Iwo Jima really wasn’t a battle so much as a slaughter house. The Japanese under General Kuribayashi weren’t trying to deny the island to the Americans. With overwhelming American firepower, air cover, and superior numbers, and with no hope of reinforcement, the Japanese defeat was inevitable. Their goal was to kill as many Marines as possible. “Die after killing ten men and yours is a glorious death on the battlefield,” Kuribayashi ordered. And in this the Japanese nearly succeeded. In thirty-six days of fighting on the island, the Marines suffered 27,000 casualties, including an astonishing 7,000 killed. Of the 22,000 Japanese defenders, only 216 were taken prisoner; the rest were killed in action. It was the only campaign in which the Marines suffered more casualties than they inflicted. They didn’t fight a battle as much as they hacked their way through an abattoir.

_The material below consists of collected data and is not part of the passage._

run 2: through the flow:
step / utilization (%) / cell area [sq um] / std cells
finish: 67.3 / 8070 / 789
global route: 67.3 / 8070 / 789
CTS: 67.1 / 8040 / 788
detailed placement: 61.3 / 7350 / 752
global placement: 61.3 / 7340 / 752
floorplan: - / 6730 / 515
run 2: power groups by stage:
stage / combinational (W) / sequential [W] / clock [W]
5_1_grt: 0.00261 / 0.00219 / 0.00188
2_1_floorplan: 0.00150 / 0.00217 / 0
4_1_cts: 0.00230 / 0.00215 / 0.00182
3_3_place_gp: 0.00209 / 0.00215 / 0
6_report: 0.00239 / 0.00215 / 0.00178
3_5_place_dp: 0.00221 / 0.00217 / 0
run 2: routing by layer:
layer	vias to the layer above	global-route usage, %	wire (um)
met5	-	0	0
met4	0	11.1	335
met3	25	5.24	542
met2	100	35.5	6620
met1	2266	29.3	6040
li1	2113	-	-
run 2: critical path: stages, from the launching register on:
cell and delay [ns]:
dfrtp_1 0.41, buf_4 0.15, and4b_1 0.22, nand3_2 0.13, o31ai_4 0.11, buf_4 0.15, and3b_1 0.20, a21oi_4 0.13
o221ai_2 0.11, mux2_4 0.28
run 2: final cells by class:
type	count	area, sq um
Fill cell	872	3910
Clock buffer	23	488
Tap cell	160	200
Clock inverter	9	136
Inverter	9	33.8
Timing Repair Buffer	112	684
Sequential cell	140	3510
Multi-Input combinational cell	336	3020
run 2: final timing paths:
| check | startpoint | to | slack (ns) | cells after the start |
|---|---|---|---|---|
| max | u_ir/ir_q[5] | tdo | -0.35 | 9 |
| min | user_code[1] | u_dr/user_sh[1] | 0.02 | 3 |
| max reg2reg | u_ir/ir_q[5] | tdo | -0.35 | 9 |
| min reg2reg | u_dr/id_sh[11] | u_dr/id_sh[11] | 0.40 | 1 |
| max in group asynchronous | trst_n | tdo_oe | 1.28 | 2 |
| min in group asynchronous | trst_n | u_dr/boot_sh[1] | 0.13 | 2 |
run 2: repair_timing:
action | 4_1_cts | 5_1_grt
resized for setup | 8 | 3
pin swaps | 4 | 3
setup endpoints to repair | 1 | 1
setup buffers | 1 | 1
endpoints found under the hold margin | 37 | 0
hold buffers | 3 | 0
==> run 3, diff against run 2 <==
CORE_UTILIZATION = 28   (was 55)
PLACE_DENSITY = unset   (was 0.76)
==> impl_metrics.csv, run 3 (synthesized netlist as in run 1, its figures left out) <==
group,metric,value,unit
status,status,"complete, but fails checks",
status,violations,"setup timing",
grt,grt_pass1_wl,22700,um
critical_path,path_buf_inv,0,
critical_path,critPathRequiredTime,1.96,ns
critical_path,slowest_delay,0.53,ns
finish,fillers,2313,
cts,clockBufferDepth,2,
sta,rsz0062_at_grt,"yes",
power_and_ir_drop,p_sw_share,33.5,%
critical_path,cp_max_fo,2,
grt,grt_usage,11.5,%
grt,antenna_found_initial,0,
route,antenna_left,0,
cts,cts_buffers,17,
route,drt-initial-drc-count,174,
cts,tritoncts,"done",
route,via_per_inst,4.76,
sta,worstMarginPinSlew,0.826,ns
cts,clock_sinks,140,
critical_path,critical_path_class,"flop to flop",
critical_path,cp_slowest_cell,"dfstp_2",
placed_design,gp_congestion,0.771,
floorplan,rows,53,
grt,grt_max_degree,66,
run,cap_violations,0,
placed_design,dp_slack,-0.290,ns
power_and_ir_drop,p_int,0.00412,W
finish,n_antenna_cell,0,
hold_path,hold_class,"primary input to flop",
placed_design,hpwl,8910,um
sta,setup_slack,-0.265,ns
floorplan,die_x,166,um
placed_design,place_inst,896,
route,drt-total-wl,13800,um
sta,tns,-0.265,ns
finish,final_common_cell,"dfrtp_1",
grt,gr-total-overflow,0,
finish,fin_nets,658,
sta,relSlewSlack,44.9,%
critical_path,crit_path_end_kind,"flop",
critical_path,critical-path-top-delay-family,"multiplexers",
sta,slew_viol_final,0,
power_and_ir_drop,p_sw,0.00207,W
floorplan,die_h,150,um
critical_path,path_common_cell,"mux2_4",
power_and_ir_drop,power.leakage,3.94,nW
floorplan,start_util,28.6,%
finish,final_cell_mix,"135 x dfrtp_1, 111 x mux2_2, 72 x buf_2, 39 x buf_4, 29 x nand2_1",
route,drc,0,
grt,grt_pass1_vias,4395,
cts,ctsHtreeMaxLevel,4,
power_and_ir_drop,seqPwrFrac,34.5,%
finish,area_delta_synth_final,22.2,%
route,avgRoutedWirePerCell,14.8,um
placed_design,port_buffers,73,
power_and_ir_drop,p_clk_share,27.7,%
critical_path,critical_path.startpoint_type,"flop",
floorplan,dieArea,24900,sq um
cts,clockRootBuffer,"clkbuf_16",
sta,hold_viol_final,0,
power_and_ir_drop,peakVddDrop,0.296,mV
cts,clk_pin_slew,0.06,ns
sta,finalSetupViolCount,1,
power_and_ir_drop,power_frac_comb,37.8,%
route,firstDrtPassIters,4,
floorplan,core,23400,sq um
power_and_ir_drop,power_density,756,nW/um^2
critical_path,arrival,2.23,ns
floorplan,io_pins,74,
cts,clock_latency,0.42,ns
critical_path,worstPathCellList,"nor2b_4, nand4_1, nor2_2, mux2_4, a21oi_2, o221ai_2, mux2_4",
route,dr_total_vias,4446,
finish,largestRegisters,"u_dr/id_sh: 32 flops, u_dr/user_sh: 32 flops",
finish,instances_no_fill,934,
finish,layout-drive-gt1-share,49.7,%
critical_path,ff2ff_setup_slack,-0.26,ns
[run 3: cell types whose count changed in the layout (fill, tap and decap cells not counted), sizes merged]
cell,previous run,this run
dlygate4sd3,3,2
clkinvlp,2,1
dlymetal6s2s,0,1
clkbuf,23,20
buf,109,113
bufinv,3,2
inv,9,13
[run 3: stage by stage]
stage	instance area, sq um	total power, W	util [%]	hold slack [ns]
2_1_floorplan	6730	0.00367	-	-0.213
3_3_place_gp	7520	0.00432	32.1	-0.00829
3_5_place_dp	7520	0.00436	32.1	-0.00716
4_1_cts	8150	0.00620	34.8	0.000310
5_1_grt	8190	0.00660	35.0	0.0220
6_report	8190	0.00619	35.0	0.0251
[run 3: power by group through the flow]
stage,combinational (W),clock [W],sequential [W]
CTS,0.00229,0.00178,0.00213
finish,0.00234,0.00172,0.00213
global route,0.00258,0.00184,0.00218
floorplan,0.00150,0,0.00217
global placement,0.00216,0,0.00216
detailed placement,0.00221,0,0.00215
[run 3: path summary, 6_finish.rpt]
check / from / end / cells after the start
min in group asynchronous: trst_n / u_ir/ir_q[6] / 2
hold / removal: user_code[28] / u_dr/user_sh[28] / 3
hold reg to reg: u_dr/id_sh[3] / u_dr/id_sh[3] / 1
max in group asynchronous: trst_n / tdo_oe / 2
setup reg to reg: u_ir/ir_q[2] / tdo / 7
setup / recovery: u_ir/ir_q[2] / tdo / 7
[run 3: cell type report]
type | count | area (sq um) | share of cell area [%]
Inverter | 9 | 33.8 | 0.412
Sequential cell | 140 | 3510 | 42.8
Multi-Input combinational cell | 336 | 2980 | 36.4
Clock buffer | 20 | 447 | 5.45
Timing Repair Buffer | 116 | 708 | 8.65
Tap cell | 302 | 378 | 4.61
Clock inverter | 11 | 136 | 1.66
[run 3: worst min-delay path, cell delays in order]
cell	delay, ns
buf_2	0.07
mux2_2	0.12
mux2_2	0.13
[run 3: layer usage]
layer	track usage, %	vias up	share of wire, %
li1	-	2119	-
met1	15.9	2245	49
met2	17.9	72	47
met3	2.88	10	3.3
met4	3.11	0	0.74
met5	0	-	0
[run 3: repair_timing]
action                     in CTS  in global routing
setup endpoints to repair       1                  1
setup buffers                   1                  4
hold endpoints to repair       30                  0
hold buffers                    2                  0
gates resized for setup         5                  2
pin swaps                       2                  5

My father rarely spoke of the war, but it haunted him in ways he rarely showed anyone. My mother once told me that for the first five years of their marriage he would wake up screaming every night, dreaming that he was back on the island. But like so many of the men who fought WWII, he put the experience behind him and moved forward, raising a family of five children, and building a successful career as a civil engineer. Near the end of his life he agreed to be part of an oral history program at the National World War II Museum in New Orleans. But before his turn came to be interviewed he left, saying he didn’t feel like waiting. It was obvious that nearly sixty years later, he still didn’t want to revisit those memories.
I’ve read all I can on the Battle of Iwo Jima over the years, including Osprey's Campaign title on the battle, but I can only dimly imagine what that boy must have gone through on that island back in 1945. But every February 19th, I stop for a moment and think, Semper fi, Dad. Well done.